首先模拟退火,通过了1,2,6,9,10五个测试点。
#include<bits/stdc++.h>
using namespace std;
#define REP(i,st,ed) for(register int i=st,i##end=ed;i<=i##end;++i)
#define DREP(i,st,ed) for(register int i=st,i##end=ed;i>=i##end;--i)
typedef long long ll;
template<typename T>inline bool chkmin(T &x,T y){return (y<x)?(x=y,1):0;}
template<typename T>inline bool chkmax(T &x,T y){return (y>x)?(x=y,1):0;}
inline int read(){
int x;
char c;
int f=1;
while((c=getchar())!='-' && (c>'9' || c<'0'));
if(c=='-') f=-1,c=getchar();
x=c^'0';
while((c=getchar())>='0' && c<='9') x=(x<<1)+(x<<3)+(c^'0');
return x*f;
}
inline ll readll(){
ll x;
char c;
int f=1;
while((c=getchar())!='-' && (c>'9' || c<'0'));
if(c=='-') f=-1,c=getchar();
x=c^'0';
while((c=getchar())>='0' && c<='9') x=(x<<1ll)+(x<<3ll)+(c^'0');
return x*f;
}
const int maxn=100000+10;
const double delt=0.98;
int a[maxn],n,m,k;
int Wanted;
inline double Possible(){ return rand()*1.0/RAND_MAX; }
inline int getans(){
freopen("placement8.out","w",stdout);
REP(i,1,n) printf("%d%c",a[i],i==iend?'\n':' ');
fclose(stdout);
system("./simulator placement8.in placement8.out");
freopen("res.txt","r",stdin);
int res=read();
fclose(stdin);
if(res<=Wanted) exit(0);
return res;
}
int main(){
srand(time(0));
freopen("placement8.ans","r",stdin);
REP(i,1,10) Wanted=read();
fclose(stdin);
freopen("placement8.in","r",stdin);
n=read(),m=read(),k=read();
m=k;
fclose(stdin);
int Now;
//cerr << Possible() << endl; return 0;
REP(i,1,n) a[i]=rand()%m+1;
while(1){
double T=100;
Now=getans();
while(T>=1e-6){
int x=rand()%n+1,y=rand()%m+1,z=a[x];
a[x]=y;
int res=getans();
if(res<Now||(Possible()<exp((-fabs(res-Now))/T))) Now=res;
else a[x] = z;
T*=delt;
}
REP(i,1,1e5) {
int x=rand()%n+1,y=rand()%m+1,z=a[x];
a[x]=y;
int res=getans();
if(res<Now) Now=res; else a[x]=z;
}
}
return 0;
}观察第三个测试点,发现只有三台TPU,且依赖数为0,最后答案为106,可以直接dp求出最优解。
#include<bits/stdc++.h>
using namespace std;
#define REP(i,st,ed) for(register int i=st,i##end=ed;i<=i##end;++i)

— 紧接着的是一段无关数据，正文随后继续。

### config.mk
export PLATFORM = sky130hd
export DESIGN_NAME = alignment_replay_flat
export DESIGN_NICKNAME = d
export VERILOG_FILES = /design/src/rtl/alignment_replay_if.sv /design/src/rtl/alignment_replay.sv /design/src/flat_wrapper.sv
export SDC_FILE = /design/constraint.sdc
export NUM_CORES = 1
export LEC_CHECK = 0
export BUFFER_PORTS_ARGS = -buffer_cell sky130_fd_sc_hd__buf_2
export CAP_MARGIN = 0
export CORE_ASPECT_RATIO = 0.75
export CORE_MARGIN = 2
export CORE_UTILIZATION = 55
export CTS_CLUSTER_SIZE = 12
export DETAILED_ROUTE_END_ITERATION = 7
export GPL_TIMING_DRIVEN = 0
export PLACE_DENSITY = 0.84
export SLEW_MARGIN = 40
export SYNTH_ARGS = -nofsm -noshare
export SYNTH_HDL_FRONTEND = slang
export SYNTH_SLANG_ARGS = --single-unit
export TNS_END_PERCENT = 5
### constraint.sdc
create_clock -name clk -period 4.4 [get_ports clk]
set_input_delay 0.22 -clock clk [delete_from_list [all_inputs] [get_ports clk]]
set_output_delay 0.22 -clock clk [all_outputs]
set_load 0.02 [all_outputs]
### src/rtl/alignment_replay_if.sv
// Handshake and status bundle between an edit-op source / query sink and alignment_replay.
interface alignment_replay_if #(
    parameter int unsigned SEQ1_LENGTH = 16,
    parameter int unsigned SEQ2_LENGTH = 14
);
    logic                   start;
    logic [0:SEQ1_LENGTH-1] ref_seq;
    logic [2:0]             ref_start;

    logic                   op_valid;
    logic                   op_ready;
    logic [1:0]             op_code;
    logic [1:0]             op_base;
    logic                   op_last;

    logic                   q_valid;
    logic                   q_ready;
    logic [1:0]             q_base;

    logic                   busy;
    logic                   done;
    logic                   err;
    logic [7:0]             ldistance;
    logic [7:0]             score;
    logic [3:0]             q_len;

    modport master (
        output start, ref_seq, ref_start,
        output op_valid, op_code, op_base, op_last,
        input  op_ready,
        input  q_valid, q_base,
        output q_ready,
        input  busy, done, err, ldistance, score, q_len
    );

    modport slave (
        input  start, ref_seq, ref_start,
        input  op_valid, op_code, op_base, op_last,
        output op_ready,
        output q_valid, q_base,
        input  q_ready,
        output busy, done, err, ldistance, score, q_len
    );
endinterface

### src/rtl/alignment_replay.sv
// Replays a forward-ordered alignment edit stream against a latched reference, regenerating query bases
// and recomputing edit distance / score. Optional macro ALN_MISMATCH_CHECK_EN flags MISMATCH ops whose base equals the reference.
module alignment_replay #(
    parameter int unsigned SEQ1_LENGTH      = 16,
    parameter int unsigned SEQ2_LENGTH      = 14,
    parameter int unsigned MATCH_REWARD     = 2,
    parameter int unsigned MISMATCH_PENALTY = 1,
    parameter int unsigned GAP_PENALTY      = 0
) (
    input  logic               clk,
    input  logic               rst,
    alignment_replay_if.slave  bus
);
    localparam int unsigned REF_BASES = SEQ1_LENGTH / 2;
    localparam int unsigned Q_BASES   = SEQ2_LENGTH / 2;
    localparam int unsigned PTR_W     = $clog2(REF_BASES + 1);
    localparam int unsigned IDX_W     = $clog2(SEQ1_LENGTH);
    localparam int unsigned QLEN_W    = 4;
    localparam int unsigned CNT_W     = 8;

    localparam logic [1:0] OP_MATCH    = 2'b00;
    localparam logic [1:0] OP_MISMATCH = 2'b01;
    localparam logic [1:0] OP_INSERT   = 2'b10;
    localparam logic [1:0] OP_DELETE   = 2'b11;

    typedef enum logic [1:0] {
        ST_IDLE  = 2'd0,
        ST_RUN   = 2'd1,
        ST_DRAIN = 2'd2,
        ST_DONE  = 2'd3
    } state_t;

    state_t             state;
    state_t             state_nxt;

    logic [PTR_W-1:0]   ptr;
    logic [CNT_W-1:0]   ldistance;
    logic [CNT_W-1:0]   score;
    logic [QLEN_W-1:0]  q_len;
    logic               err;
    logic               q_valid;
    logic [1:0]         q_base;

    logic               op_ready_c;
    logic               busy_c;
    logic               done_c;
    logic               start_ok_c;
    logic               accept_c;
    logic               consumes_c;
    logic               emits_c;
    logic               overrun_c;
    logic               overflow_c;
    logic               fault_c;
    logic               mm_err_c;
    logic [1:0]         ref_base_c;
    logic [1:0]         emit_base_c;
    logic [CNT_W-1:0]   ld_inc_c;
    logic [CNT_W-1:0]   sc_inc_c;
    logic [IDX_W-1:0]   ref_idx_hi_c;
    logic [IDX_W-1:0]   ref_idx_lo_c;

    function automatic logic [CNT_W-1:0] sat_add(input logic [CNT_W-1:0] a, input logic [CNT_W-1:0] b);
        logic [CNT_W:0] sum;
        sum = {1'b0, a} + {1'b0, b};
        return sum[CNT_W] ? {CNT_W{1'b1}} : sum[CNT_W-1:0];
    endfunction

    // Reference base under ptr; ptr==REF_BASES wraps here but is never used (overrun path).
    assign ref_idx_hi_c = IDX_W'({ptr, 1'b0});
    assign ref_idx_lo_c = IDX_W'({ptr, 1'b1});
    assign ref_base_c   = {bus.ref_seq[ref_idx_hi_c], bus.ref_seq[ref_idx_lo_c]};

    assign start_ok_c = bus.start && ((state == ST_IDLE) || (state == ST_DONE));
    assign accept_c   = bus.op_valid && op_ready_c;

    // Per-op decode of reference consumption, emission and counter increments.
    always_comb begin
        consumes_c  = 1'b1;
        emits_c     = 1'b1;
        emit_base_c = bus.op_base;
        ld_inc_c    = CNT_W'(1);
        sc_inc_c    = CNT_W'(GAP_PENALTY);
        case (bus.op_code)
            OP_MATCH: begin
                emit_base_c = ref_base_c;
                ld_inc_c    = '0;
                sc_inc_c    = CNT_W'(MATCH_REWARD);
            end
            OP_MISMATCH: begin
                sc_inc_c    = CNT_W'(MISMATCH_PENALTY);
            end
            OP_INSERT: begin
                consumes_c  = 1'b0;
            end
            OP_DELETE: begin
                emits_c     = 1'b0;
            end
            default: begin
                emits_c     = 1'b0;
            end
        endcase
    end

    assign overrun_c  = consumes_c && (ptr == PTR_W'(REF_BASES));
    assign overflow_c = emits_c && (q_len == QLEN_W'(Q_BASES));
    assign fault_c    = overrun_c || overflow_c;

`ifdef ALN_MISMATCH_CHECK_EN
    assign mm_err_c = (bus.op_code == OP_MISMATCH) && (bus.op_base == ref_base_c);
`else
    assign mm_err_c = 1'b0;
`endif

    // State register.
    always_ff @(posedge clk or posedge rst) begin
        if (rst) begin
            state <= ST_IDLE;
        end else begin
            state <= state_nxt;
        end
    end

    // Next-state logic.
    always_comb begin
        state_nxt = state;
        case (state)
            ST_IDLE: begin
                if (start_ok_c) state_nxt = ST_RUN;
            end
            ST_RUN: begin
                if (accept_c && (fault_c || bus.op_last)) state_nxt = ST_DRAIN;
            end
            ST_DRAIN: begin
                if (!q_valid || bus.q_ready) state_nxt = ST_DONE;
            end
            ST_DONE: begin
                if (start_ok_c) state_nxt = ST_RUN;
            end
            default: begin
                state_nxt = ST_IDLE;
            end
        endcase
    end

    // State-decoded outputs.
    always_comb begin
        op_ready_c = 1'b0;
        busy_c     = 1'b0;
        done_c     = 1'b0;
        case (state)
            ST_RUN: begin
                op_ready_c = !q_valid || bus.q_ready;
                busy_c     = 1'b1;
            end
            ST_DRAIN: begin
                busy_c     = 1'b1;
            end
            ST_DONE: begin
                done_c     = 1'b1;
            end
            default: begin
                op_ready_c = 1'b0;
            end
        endcase
    end

    // Reference pointer, counters and the one-entry query output register.
    always_ff @(posedge clk or posedge rst) begin
        if (rst) begin
            ptr       <= '0;
            ldistance <= '0;
            score     <= '0;
            q_len     <= '0;
            err       <= 1'b0;
            q_valid   <= 1'b0;
            q_base    <= 2'b00;
        end else begin
            if (q_valid && bus.q_ready) begin
                q_valid <= 1'b0;
            end
            if (start_ok_c) begin
                ptr       <= PTR_W'(bus.ref_start);
                ldistance <= '0;
                score     <= '0;
                q_len     <= '0;
                err       <= 1'b0;
            end else if (accept_c) begin
                if (fault_c) begin
                    err <= 1'b1;
                end else begin
                    if (consumes_c) begin
                        ptr <= ptr + PTR_W'(1);
                    end
                    if (emits_c) begin
                        q_valid <= 1'b1;
                        q_base  <= emit_base_c;
                        q_len   <= q_len + QLEN_W'(1);
                    end
                    ldistance <= sat_add(ldistance, ld_inc_c);
                    score     <= sat_add(score, sc_inc_c);
                    if (mm_err_c) begin
                        err <= 1'b1;
                    end
                end
            end
        end
    end

    assign bus.op_ready  = op_ready_c;
    assign bus.busy      = busy_c;
    assign bus.done      = done_c;
    assign bus.q_valid   = q_valid;
    assign bus.q_base    = q_base;
    assign bus.err       = err;
    assign bus.ldistance = ldistance;
    assign bus.score     = score;
    assign bus.q_len     = q_len;

endmodule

#define DREP(i,st,ed) for(register int i=st,i##end=ed;i>=i##end;--i)
typedef long long ll;
template<typename T>inline bool chkmin(T &x,T y){return (y<x)?(x=y,1):0;}
template<typename T>inline bool chkmax(T &x,T y){return (y>x)?(x=y,1):0;}
inline int read(){
int x;
char c;
int f=1;
while((c=getchar())!='-' && (c>'9' || c<'0'));
if(c=='-') f=-1,c=getchar();
x=c^'0';
while((c=getchar())>='0' && c<='9') x=(x<<1)+(x<<3)+(c^'0');
return x*f;
}
inline ll readll(){
ll x;
char c;
int f=1;
while((c=getchar())!='-' && (c>'9' || c<'0'));
if(c=='-') f=-1,c=getchar();
x=c^'0';
while((c=getchar())>='0' && c<='9') x=(x<<1ll)+(x<<3ll)+(c^'0');
return x*f;
}
const int maxn=100+10,inf=0x3f3f3f3f;
int dp[maxn][maxn][maxn],pre[maxn][maxn][maxn];
int t[maxn][maxn];
void dfs(int n,int i,int j){
if(!n) return;
if(pre[n][i][j]==1) dfs(n-1,i-t[n][1],j);
else if(pre[n][i][j]==2) dfs(n-1,i,j-t[n][2]);
else dfs(n-1,i,j);
printf("%d ",pre[n][i][j]);
}
int main(){
#ifndef ONLINE_JUDGE
freopen("placement3.in","r",stdin);
freopen("placement3.out","w",stdout);
#endif
int n=read(),m=read();
m=read(),read();
REP(i,1,n) REP(j,1,m) t[i][j]=read();
m=106;
memset(dp,inf,sizeof(dp));
dp[0][0][0]=0;
REP(i,1,n)
REP(A,0,m) REP(B,0,m) REP(C,0,m) if(dp[i-1][A][B]!=inf){
if(A+t[i][1]<=m)
if(chkmin(dp[i][A+t[i][1]][B],dp[i-1][A][B])) pre[i][A+t[i][1]][B]=1;
if(B+t[i][2]<=m)
if(chkmin(dp[i][A][B+t[i][2]],dp[i-1][A][B])) pre[i][A][B+t[i][2]]=2;
if(chkmin(dp[i][A][B],dp[i-1][A][B]+t[i][3])) pre[i][A][B]=3;
}
REP(i,0,m) REP(j,0,m) if(dp[n][i][j]<=m){
dfs(n,i,j);
return 0;
}
return 0;
}观察第四个测试点,发现依赖条件构成了三条链,则我们可以对每条链dp出最优值即可。
#include<bits/stdc++.h>
using namespace std;
#define REP(i,st,ed) for(register int i=st,i##end=ed;i<=i##end;++i)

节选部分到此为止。